▶ Task details
Starting at the line that contains "assign do_pop = pop && !empty;" and ending at the line that contains "always_ff @(posedge clk or", the lines below are to be given again exactly, with nothing added.

○ ○ ○ ○

[src/hdl/frame_store_pkg.sv]
package frame_store_pkg;

	localparam int BURST_LEN = 8;          // words per burst and per camera block
	localparam int FRAME_BLOCKS = 16;      // blocks per frame region
	localparam int BLOCK_AW = 6;           // bank in [1:0], row above
	localparam int CAS_LAT = 2;
	localparam int REFRESH_INTERVAL = 400;
	localparam int INIT_WAIT = 20;
	localparam int FIFO_DEPTH = 16;

	localparam int PTR_W = $clog2(FRAME_BLOCKS);
	localparam int FIFO_AW = $clog2(FIFO_DEPTH);
	localparam int CNT_W = $clog2(INIT_WAIT + 1);
	localparam int REF_W = $clog2(REFRESH_INTERVAL);
	localparam int T_RFC = 4;              // idle cycles after a refresh command

	// burst length 1, sequential, cas latency in a6:a4
	localparam logic [12:0] MODE_WORD = 13'(CAS_LAT << 4);
	localparam logic [12:0] PRECHARGE_ALL = 13'h0400; // a10 high, all banks

	typedef logic [15:0] pixel_t;

	typedef enum logic {raw, filtered} region_e;

	// encoding is the pin pattern {cs_n, ras_n, cas_n, we_n}
	typedef enum logic [3:0] {
		cmd_nop       = 4'b0111,
		cmd_active    = 4'b0011,
		cmd_read      = 4'b0101,
		cmd_write     = 4'b0100,
		cmd_precharge = 4'b0010,
		cmd_refresh   = 4'b0001,
		cmd_load_mode = 4'b0000
	} sdram_cmd_e;

	typedef struct packed {
		logic        cke;
		logic        cs_n;
		logic        ras_n;
		logic        cas_n;
		logic        we_n;
		logic [12:0] addr;
		logic [1:0]  ba;
	} sdram_bus_t;

	typedef struct packed {
		logic                write;
		logic [BLOCK_AW-1:0] block;
	} mem_req_t;

	typedef enum logic [1:0] {arb_idle, arb_write_wait, arb_read_wait} arb_state_e;

	typedef enum logic [3:0] {
		init_wait, init_pre, init_ref, init_mode, idle,
		activate, burst, cas_wait, precharge, refresh
	} ctrl_state_e;

endpackage

[src/hdl/display_fifo.sv]
module display_fifo import frame_store_pkg::*; (
	input  logic       clk,
	input  logic       rst_n,
	input  logic       push,
	input  pixel_t     din,
	input  logic       pop,
	output pixel_t     dout,
	output logic       empty,
	output logic [4:0] free
);

	pixel_t             mem [FIFO_DEPTH];
	logic [FIFO_AW-1:0] wr_ptr;
	logic [FIFO_AW-1:0] rd_ptr;
	logic [FIFO_AW:0]   count;
	logic [FIFO_AW:0]   count_next;
	logic               do_push;
	logic               do_pop;

	assign free = 5'(FIFO_DEPTH) - count;
	assign do_push = push && (free != '0);
	assign do_pop = pop && !empty;
	assign dout = mem[rd_ptr];  // fwft

	always_comb begin
		count_next = count;
		if (do_push && !do_pop) begin
			count_next = count + 1'b1;
		end else if (do_pop && !do_push) begin
			count_next = count - 1'b1;
		end
	end

	always_ff @(posedge clk) begin
		if (do_push) begin
			mem[wr_ptr] <= din;
		end
	end

	always_ff @(posedge clk or negedge rst_n) begin
		if (!rst_n) begin
			wr_ptr <= '0;
			rd_ptr <= '0;
			count <= '0;
			empty <= 1'b1;
		end else begin
			if (do_push) wr_ptr <= wr_ptr + 1'b1;
			if (do_pop) rd_ptr <= rd_ptr + 1'b1;
			count <= count_next;
			empty <= (count_next == '0);
		end
	end

endmodule

[config.mk]
export PLATFORM = sky130hd
export DESIGN_NAME = display_fifo
export DESIGN_NICKNAME = d
export VERILOG_FILES = /design/src/hdl/frame_store_pkg.sv /design/src/hdl/display_fifo.sv
export SDC_FILE = /design/constraint.sdc
export NUM_CORES = 1
export LEC_CHECK = 0
export ABC_AREA = 1
export BUFFER_PORTS_ARGS = -buffer_cell sky130_fd_sc_hd__buf_2
export CORE_ASPECT_RATIO = 1.25
export CORE_MARGIN = 3
export CORE_UTILIZATION = 66
export DETAILED_ROUTE_END_ITERATION = 10
export GPL_ROUTABILITY_DRIVEN = 0
export PLACE_DENSITY = 0.9
export SETUP_SLACK_MARGIN = 0.02
export SLEW_MARGIN = 10
export SYNTH_ARGS = -nofsm -noshare
export SYNTH_HDL_FRONTEND = slang
export SYNTH_SLANG_ARGS = --single-unit
[constraint.sdc]
create_clock -name clk -period 3.99 [get_ports clk]
set_clock_uncertainty 0.1 [all_clocks]
set_input_delay 0.798 -clock clk [delete_from_list [all_inputs] [get_ports clk]]
set_output_delay 0.798 -clock clk [all_outputs]
set_load 0.05 [all_outputs]
Word level (Yosys, flattened, before mapping)
Memory sizes are Yosys's and may differ from the RTL's. Index checks and enable logic that the tools add are counted.

Multipliers: 0. Divide/modulo/power cells: 0. Add/subtract/negate cells: 5. Eq/ne operators: 0. Muxes and demuxes: 4. Shift operators: 0. $lt $le $gt $ge: 0. Bitwise logic cells: 0. Reductions and logical operators: 9.

Operator list (number): $mux 5 (2); $add 4x1->4 const B (2); $add 5x1->5 const B (1); $logic_not 5->1 (1); $reduce_bool 5->1 (1); $sub 5x1->5 const B (1); $sub 5x5->5 const A (1); $logic_and 1x1->1 (4); $logic_not 1->1 (3); $mux 1 (2).

Bits in registers: 14. Memories: 1. Latch bits: 0. Bits in writable memories: 256. Logic and storage cells: 23. Bits of input ports: 20. Bits in read-only memories: 0.

Memories: mem (depth 16, bits a word 16, rd ports 1, clocked after memory_dff 0, wr ports 1, line display_fifo.sv:12) `pixel_t mem [FIFO_DEPTH];`.

Logic depth before layout (Yosys ltp)
Gate-level depths: netlist of run 1.

Depth after elaboration: 8. Gate-level depth with buffers: 14. Gate-level depth less buffers: 14.

Least setup slack after synthesis of run 1
Ideal clock, no wire load.

Path type: reg-to-reg. From: register count[1]. To: memory mem[11][0] in the netlist's numbering (enable). Arrival time: 2.172 ns. Cell stages (with the launch flop): 12. Setup time: 0.388 ns. Path slack: 1.330 ns. Period minus slack after synthesis: 2.660 ns. Cell sequence: dfrtp_1 inv_1 ha_1 inv_1 nand2_4 nand2_4 nor2_4 nand3_4 nand2_4 inv_2 nand2_1 nor2_1.

Longest elaborated chain between the ends: 5.

RTL lines: from (decl) (line display_fifo.sv:15) `logic [FIFO_AW:0] count;`; from (signal assigned) (line display_fifo.sv:49) `count <= count_next;`; $sub 5x5->5 (line display_fifo.sv:20) `assign free = 5'(FIFO_DEPTH) - count;`; net free[2] (line display_fifo.sv:9) `output logic [4:0] free`; $reduce_bool 5->1 (line display_fifo.sv:21) `assign do_push = push && (free != '0);`; $logic_and 1x1->1 (line display_fifo.sv:21); $mux 1 (line display_fifo.sv:35) `if (do_push) begin`; $mux 1 (implied by the code) (line display_fifo.sv:36) `mem[wr_ptr] <= din;`; to (decl) (line display_fifo.sv:12).

The timed path passes the listed nets, and every way through them passes these cells.

Worst setup path in the final report of run 1
From: register rd_ptr[1]. To: output port dout[12].

Longest elaborated chain between the ends: 1.

RTL lines: from (decl) (line display_fifo.sv:14) `logic [FIFO_AW-1:0] rd_ptr;`; from (signal assigned) (line display_fifo.sv:48) `if (do_pop) rd_ptr <= rd_ptr + 1'b1;`; $mem_v2 16x16; to (decl) (line display_fifo.sv:7) `output pixel_t dout,`.

Every way passes these cells.

==> reports/metrics.yaml, run 1 <==
synth:
  async_flop_share: 0.0519
  synthCells: 755
  netlist-cell-type-count: 32
  seq_area_frac_synth: 0.737
  yosys_warnings: 0
  ys.flop_type: "edfxtp_1"
  synth.top_cell.area_share: 0.704
  netlist_area_um2: 10900
  synth_top_cell_by_area: "edfxtp_1"
  ys_seq_elements: 270
  synth_area_per_cell_um2: 14.5
  synthTopCellsByArea: "edfxtp_1, mux2i_1, nor2_1"
  synth-edff-count: 256
  synth.net_count: 783
cts:
  h-tree-depth: 1
  clockRootBuffer: "clkbuf_16"
  hold_buffers: 0
  path_clk_slew_ns: 0.06
  clock-sinks: 270
  cts_tree: "done"
  cts-buffers-inserted: 24
  post_cts_buffers: 0
  cts_resized: 0
  clk_latency_ns: 0.52
  cts_buffer_depth: 3
sta:
  worst_pin_slew_ns: 0.906
  rsz0062_at_grt: "no"
  drv_slew: 0
  setup_ws_ns: 0.359
  finalSetupTns_ns: 0
  fin_crit_ns: 3.63
  setup_violations: 0
  finalHoldViolations: 0
  relSlewSlack: 0.394
  fin_crit_sh: 0.910
  fmax_mhz: 275
global_route:
  gr-total-overflow: 0
  grt_max_degree: 81
  track_usage: 0.287
  antenna_found_initial: 1
  first_global_vias: 7081
  grt_first_pass_wirelength_mm: 39.1
setup_path:
  crit_family: "flip-flops"
  rr_worst_depth: 12
  path_cells: "buf_12 > o21ai_0 > o221ai_1 > nand3_1 > nand2_1 > buf_2"
  cp.arrival_ns: 2.73
  critPathBufInv: 2
  startpoint_type: "register"
  required_ns: 3.09
  end_kind: "primary output"
  cp.depth: 6
  worstSetupPathType: "register to primary output"
  critical_path.max_fanout: 68
  slowest_stage: "dfrtp_4"
  crit_path_max_incr_delay_ns: 0.89
floorplan:
  core_um2: 15900
  start_util: 0.687
  rows: 51
  io_pins: 42
  die_height_um: 150
  die_w_um: 121
  dieArea_um2: 18100
power:
  switching_share: 0.398
  power_frac_clock: 0.253
  p_leak_nw: 4.31
  p_int_mw: 6.03
  total_power_mw: 10.0
  powerDensity_nw_per_um2: 813
  pwr-share-comb: 0.375
  vdd_drop_max_v: 0.000978
  p_seq_frac: 0.372
  switchingPower_mw: 3.98
placement:
  dpl_cell_area_um2: 11400
  dpl.hpwl_mm: 14.5
  dp_slack_ns: 1.03
  port_buffers: 41
status:
  outcome: "completed"
route:
  drt-pass1-iter-count: 6
  antenna_left: 0
  viasPerCell: 6.81
  drtIter0Drc: 1411
  routed_wl_mm: 25.7
  wl_per_cell_um: 25.0
  drc_errors: 0
  vias: 7025
cells_and_area:
  final_area_um2: 12300
  antennaDiodeCount: 0
  nets: 829
  synthToLayoutAreaGrowth_pct: 12.9
  layout-drive-gt1-share: 0.168
worst_hold_path:
  hp-class: "primary input to asynchronous set/reset pin"
run:
  maxCapViolCount: 0
registers in the layout, summed over array words and instances (netlist names):
signal / cells
count: 5
empty: 1
mem: 256
rd_ptr: 4
wr_ptr: 4
kinds of logic after synthesis:
logic type / after synthesis / share of synthesized area
xor+xnor: 10 / 0.00802
buf+inv: 71 / 0.0268
fa+ha+maj: 8 / 0.00917
flops: 270 / 0.737
mux: 49 / 0.0449
simple gates: 202 / 0.0830
compound gates: 145 / 0.0915
synthesized netlist by cell type (2+ instances only):
cell / count
nand2_4: 5
o32ai_1: 14
clkbuf_1: 32
buf_2: 12
edfxtp_1: 256
nand4_1: 5
clkinv_1: 2
nand3_1: 24
dfrtp_1: 13
o221ai_1: 49
mux2i_1: 49
nand2_1: 38
nand3b_1: 2
inv_2: 4
inv_1: 18
o211ai_1: 14
ha_1: 8
xor2_1: 10
nor2_1: 119
nand2_2: 2
o21ai_0: 67
nor2_4: 2
per-layer routing:
layer	GRT usage	vias up	wire, um
li1	-	2952	-
met1	0.367	3406	8810
met2	0.479	553	13000
met3	0.0495	112	2710
met4	0.140	2	1230
met5	0	-	14
cells in the final DEF, fill, tap and decap left out, types with 11 or more instances in the layout:
cell,instances
nand3_1,24
o32ai_1,14
dfrtp_1,11
nand2_1,38
clkbuf_16,25
mux2i_1,49
o21ai_0,67
o211ai_1,14
edfxtp_1,256
inv_1,18
o221ai_1,49
buf_2,41
nor2_2,13
buf_4,24
nor2_1,107
path summary, 6_finish.rpt:
path | start | to | slack, ns
min in group clk | wr_ptr[2]$_DFFE_PN0P_ | wr_ptr[3]$_DFFE_PN0P_ | 0.54
hold reg to reg | wr_ptr[2]$_DFFE_PN0P_ | wr_ptr[3]$_DFFE_PN0P_ | 0.54
setup / recovery | rd_ptr[1]$_DFFE_PN0P_ | dout[12] | 0.36
setup reg to reg | count[1]$_DFF_PN0_ | mem[1][5]$_DFFE_PP_ | 0.98
hold / removal | rst_n | rd_ptr[0]$_DFFE_PN0P_ | 0.08
max in group asynchronous | rst_n | empty$_DFF_PN1_ | 3.41
through the flow:
stage	cells	hold slack, ns	utilization
2_1_floorplan	755	0.402	-
3_3_place_gp	987	0.493	0.720
3_5_place_dp	987	0.525	0.720
4_1_cts	1031	0.0771	0.775
5_1_grt	1031	0.0787	0.775
6_report	1031	0.0766	0.775
layout make-up:
class                   count  area (um2)
fillers                   769        3570
clock buffers              30         654
inverters                  24        90.1
repair buffers             67         425
well taps                 212         265
multi-input cells         414        2610
clock inverters            14         224
flip-flops and latches    270        8050
power groups by stage:
stage | Clock (mW) | Combinational (mW) | Sequential (mW)
global route | 2.65 | 3.96 | 3.75
CTS | 2.54 | 3.70 | 3.71
floorplan | 0 | 2.75 | 3.62
global placement | 0 | 3.46 | 3.74
finish | 2.54 | 3.75 | 3.72
detailed placement | 0 | 3.62 | 3.77
No activity file was read; power rests on OpenSTA's default activity.
==> run 2, diff against run 1 <==
--- a/config.mk
+++ b/config.mk
@@ -9,10 +9,11 @@
 export BUFFER_PORTS_ARGS = -buffer_cell sky130_fd_sc_hd__buf_2
 export CORE_ASPECT_RATIO = 1.25
 export CORE_MARGIN = 3
-export CORE_UTILIZATION = 66
+export CORE_UTILIZATION = 25
 export DETAILED_ROUTE_END_ITERATION = 10
 export GPL_ROUTABILITY_DRIVEN = 0
-export PLACE_DENSITY = 0.9
+export MAX_ROUTING_LAYER = met4
+export PLACE_DENSITY = 0.45
 export SETUP_SLACK_MARGIN = 0.02
 export SLEW_MARGIN = 10
 export SYNTH_ARGS = -nofsm -noshare
==> run 2 against run 1 <==
Effect of this change:
- clock power increased by 2%
- sequential cell count stayed put
- wire length up 8.7%
- first-iteration DRC count is 64% lower
- sequential power barely moved
==> reports/metrics.yaml, run 2 (synthesized netlist as in run 1, its figures left out) <==
status:
  outcome: "completed"
global_route:
  gr-total-overflow: 0  # unchanged
  grt_first_pass_wirelength_mm: 41.5  # +6.2%
  track_usage: 0.124  # -0.163
  grt_max_degree: 68  # -16%
  antenna_found_initial: 1  # unchanged
  first_global_vias: 6349  # -10%
sta:
  setup_violations: 0  # unchanged
  worst_pin_slew_ns: 0.686  # -0.220 ns
  whs_ns: 0.0660  # -0.0107 ns
  relSlewSlack: 0.542  # +0.149
  finalSetupTns_ns: 0  # unchanged
  rsz0062_at_grt: "no"
  finalHoldViolations: 0  # unchanged
  drv_slew: 0  # unchanged
  fmax_mhz: 271  # -1.7%
  fin_crit_ns: 3.69  # +0.0628 ns
  fin_crit_sh: 0.926  # +0.0157
cells_and_area:
  layout-drive-gt1-share: 0.174  # +0.00541
  largest_register: "mem"
  final_cell_mix: "edfxtp_1, nor2_1, o21ai_0"
  nFillCells: 4264  # +450%
  multi_input_area_um2: 2620  # +0.38%
  seqCellArea_um2: 8050  # about the same
  final_common_cell: "edfxtp_1"
  largest_registers: "mem (256), count (5)"
  nets: 834  # +0.60%
  synthToLayoutAreaGrowth_pct: 17.4
  largest_reg_flops: 256  # unchanged
  antennaDiodeCount: 0  # unchanged
cts:
  cts-buffers-inserted: 28  # +17%
  clockRootBuffer: "clkbuf_16"
  cts_buffer_depth: 3  # unchanged
  h-tree-depth: 1  # unchanged
  cts_tree: "done"
  clock-sinks: 270  # unchanged
  path_clk_slew_ns: 0.06  # about the same
  cts_resized: 0  # unchanged
  post_cts_buffers: 0  # unchanged
  clk_latency_ns: 0.54  # +0.02 ns
  hold_buffers: 0  # unchanged
power:
  switching_share: 0.401  # +0.00284
  p_leak_nw: 4.33  # +0.59%
  powerDensity_nw_per_um2: 785  # -3.4%
  pwr-share-comb: 0.372  # -0.003
  p_int_mw: 6.03  # about the same
  switchingPower_mw: 4.03  # +1.2%
  p_seq_frac: 0.370  # -0.002
  power_frac_clock: 0.259  # +0.006
  vdd_drop_max_v: 0.000426  # -56%
  total_power_mw: 10.1  # +0.48%
floorplan:
  dieArea_um2: 46200  # +150%
  io_pins: 42  # unchanged
  rows: 84  # +65%
  die_w_um: 193  # +59%
  start_util: 0.256  # -0.430
  core_um2: 42600  # +170%
  die_height_um: 240  # +60%
route:
  viasPerCell: 4.60  # -32%
  drc_errors: 0  # unchanged
  drtIter0Drc: 503  # -64%
  antenna_left: 0  # unchanged
  routed_wl_mm: 28.0  # +8.7%
  wl_per_cell_um: 20.2  # -19%
  vias: 6384  # -9.1%
  drt-pass1-iter-count: 5  # -1
setup_path:
  startpoint_type: "register"
  worstSetupPathType: "register to primary output"
  cp.arrival_ns: 2.80  # +0.07 ns
  critical_path.max_fanout: 43  # -37%
  end_kind: "primary output"
  required_ns: 3.09  # about the same
worst_hold_path:
  hp-class: "primary input to asynchronous set/reset pin"
placement:
  port_buffers: 41  # unchanged
  dpl.hpwl_mm: 16.7  # +15%
run:
  maxCapViolCount: 0  # unchanged
run 2: changes by cell type in the layout (fill, tap and decap cells not counted), moves of 2 or more:
cell / change
bufinv_16: -3
clkbuf_1: +6
clkbuf_16: +4
clkinv_1: +2
clkinv_4: +2
clkinvlp_4: -2
nor2_1: -4
nor2_2: +4
run 2: path summary, 6_finish.rpt:
kind                                               to  slack [ns]  cells after the start                  start
worst max register to register   mem[15][8]$_DFFE_PP_        1.09                     12     count[1]$_DFF_PN0_
worst max-delay path                          dout[2]        0.30                      6  rd_ptr[0]$_DFFE_PN0P_
min in group clk                wr_ptr[3]$_DFFE_PN0P_        0.51                      2  wr_ptr[3]$_DFFE_PN0P_
worst min register to register  wr_ptr[3]$_DFFE_PN0P_        0.51                      2  wr_ptr[3]$_DFFE_PN0P_
worst min-delay path               count[1]$_DFF_PN0_        0.07                      1                  rst_n
max in group asynchronous       rd_ptr[0]$_DFFE_PN0P_        3.41                      1                  rst_n
run 2: area by class of cell:
cell class | count | area share
Sequential cell | 270 | 0.628
Timing Repair Buffer | 68 | 0.0348
Multi-Input combinational cell | 414 | 0.205
Clock inverter | 13 | 0.0112
Inverter | 24 | 0.00703
Tap cell | 559 | 0.0546
Clock buffer | 39 | 0.0596
run 2: routing by layer:
| layer | track usage | wire [um] | vias up |
|---|---|---|---|
| met5 | - | 0 | - |
| met4 | 0.0333 | 461 | 0 |
| met3 | 0.0161 | 1210 | 32 |
| met2 | 0.208 | 14300 | 125 |
| met1 | 0.158 | 12000 | 3263 |
| li1 | - | - | 2964 |
run 2: worst max-delay path: stages, from the launching register on:
cell      delay (ns)
dfrtp_4         0.66
buf_4           0.55
mux2i_1         0.42
o221ai_1        0.16
nand3_1         0.15
nand2_1         0.08
buf_2           0.22
run 2: power by group through the flow:
stage | Clock [mW] | Combinational, mW | Sequential (mW)
finish | 2.60 | 3.74 | 3.72
global route | 2.78 | 4.07 | 3.76
detailed placement | 0 | 3.82 | 3.78
CTS | 2.67 | 3.83 | 3.73
global placement | 0 | 3.82 | 3.78
floorplan | 0 | 2.75 | 3.62
run 2: per-stage QoR:
| stage | cells | util | area [um2] | setup slack (ns) |
|---|---|---|---|---|
| floorplan | 755 | - | 10900 | 1.33 |
| global placement | 1335 | 0.280 | 11900 | 0.791 |
| detailed placement | 1335 | 0.280 | 11900 | 0.812 |
| CTS | 1387 | 0.301 | 12800 | 0.221 |
| global route | 1387 | 0.301 | 12800 | 0.114 |
| finish | 1387 | 0.301 | 12800 | 0.297 |
==> run 3, diff against run 2 <==
--- a/config.mk
+++ b/config.mk
@@ -7,7 +7,6 @@
 export LEC_CHECK = 0
 export ABC_AREA = 1
 export BUFFER_PORTS_ARGS = -buffer_cell sky130_fd_sc_hd__buf_2
-export CORE_ASPECT_RATIO = 1.25
 export CORE_MARGIN = 3
 export CORE_UTILIZATION = 25
 export DETAILED_ROUTE_END_ITERATION = 10
@@ -15,7 +14,7 @@
 export MAX_ROUTING_LAYER = met4
 export PLACE_DENSITY = 0.45
 export SETUP_SLACK_MARGIN = 0.02
-export SLEW_MARGIN = 10
+export SLEW_MARGIN = 25
 export SYNTH_ARGS = -nofsm -noshare
 export SYNTH_HDL_FRONTEND = slang
 export SYNTH_SLANG_ARGS = --single-unit
==> run 3 against run 2 <==
Effect of this change:
- die area about the same
- combinational power up 2%
- first-iteration DRC count down 13%
- fmax up 0.58%
- utilization down 0.075 points
- sequential power down 1%
- register-to-register slack worse by 0.06 ns
- non-clock buffer count down 2
- critical path type unchanged
==> reports/metrics.yaml, run 3 (synthesized netlist as in run 1, its figures left out) <==
cells_and_area:
  largest_registers: "mem (256), count (5)"
  final_cell_mix: "edfxtp_1, nor2_1, o21ai_0"
  utilization: 0.300  # -0.000749
  largest_register: "mem"
  nets: 833  # -0.12%
  layout-drive-gt1-share: 0.168  # -0.00543
  final_common_cell: "edfxtp_1"
  largest_reg_flops: 256  # unchanged
  synthToLayoutAreaGrowth_pct: 16.9
  nFillCells: 4272  # +0.19%
  antennaDiodeCount: 0  # unchanged
floorplan:
  dieArea_um2: 46200  # about the same
  rows: 75  # -11%
  io_pins: 42  # unchanged
  die_w_um: 215  # +11%
  die_height_um: 215  # -10%
  start_util: 0.257  # +0.000340
  core_um2: 42500  # -0.13%
sta:
  finalSetupTns_ns: 0  # unchanged
  worst_pin_slew_ns: 0.865  # +0.179 ns
  drv_slew: 0  # unchanged
  finalHoldViolations: 0  # unchanged
  fin_crit_sh: 0.920  # -0.00537
  fin_crit_ns: 3.67  # -0.0214 ns
  relSlewSlack: 0.420  # -0.123
  setup_violations: 0  # unchanged
  rsz0062_at_grt: "no"
  fmax_mhz: 272  # +0.58%
  whs_ns: 0.0424  # -0.0235 ns
setup_path:
  critical_path.max_fanout: 131  # +200%
  cp.arrival_ns: 2.77  # -0.03 ns
  required_ns: 3.09  # about the same
  end_kind: "primary output"
  startpoint_type: "register"
  worstSetupPathType: "register to primary output"
route:
  drc_errors: 0  # unchanged
  drt-pass1-iter-count: 4  # -1
  wl_per_cell_um: 19.9  # -1.4%
  routed_wl_mm: 27.9  # -0.31%
  drtIter0Drc: 440  # -13%
  vias: 6356  # -0.44%
  viasPerCell: 4.53  # -1.5%
  antenna_left: 0  # unchanged
run:
  maxCapViolCount: 0  # unchanged
global_route:
  track_usage: 0.123  # -0.00140
  antenna_found_initial: 0  # -1
  first_global_vias: 6326  # -0.36%
  grt_first_pass_wirelength_mm: 41.9  # +1.0%
  grt_max_degree: 132  # +94%
  gr-total-overflow: 0  # unchanged
power:
  power_frac_clock: 0.244  # -0.015
  p_seq_frac: 0.372  # +0.002
  p_leak_nw: 4.29  # -1.0%
  p_int_mw: 5.83  # -3.3%
  switching_share: 0.410  # +0.00905
  switchingPower_mw: 4.04  # +0.37%
  vdd_drop_max_v: 0.000486  # +14%
  pwr-share-comb: 0.385  # +0.013
  powerDensity_nw_per_um2: 774  # -1.5%
cts:
  path_clk_slew_ns: 0.06  # about the same
  clock-sinks: 270  # unchanged
  cts_tree: "done"
  cts_resized: 0  # unchanged
  hold_buffers: 0  # unchanged
  post_cts_buffers: 0  # unchanged
  clockRootBuffer: "clkbuf_16"
  h-tree-depth: 1  # unchanged
  clk_latency_ns: 0.56  # +0.02 ns
  cts-buffers-inserted: 29  # +3.6%
  cts_buffer_depth: 3  # unchanged
status:
  outcome: "completed"
placement:
  port_buffers: 41  # unchanged
  dpl.hpwl_mm: 15.8  # -5.5%
worst_hold_path:
  hp-class: "primary input to asynchronous set/reset pin"
run 3: cell count changes in the layout (fill, tap and decap cells not counted), sizes merged:
cell      previous run  this run
bufinv               3         0
clkbuf              39        34
clkinv              12        17
inv                 22        23
clkinvlp             0         1
buf                 68        66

○ ○ ○ ○

▶ Solution
	assign do_pop = pop && !empty;
	assign dout = mem[rd_ptr];  // fwft

	always_comb begin
		count_next = count;
		if (do_push && !do_pop) begin
			count_next = count + 1'b1;
		end else if (do_pop && !do_push) begin
			count_next = count - 1'b1;
		end
	end

	always_ff @(posedge clk) begin
		if (do_push) begin
			mem[wr_ptr] <= din;
		end
	end

	always_ff @(posedge clk or negedge rst_n) begin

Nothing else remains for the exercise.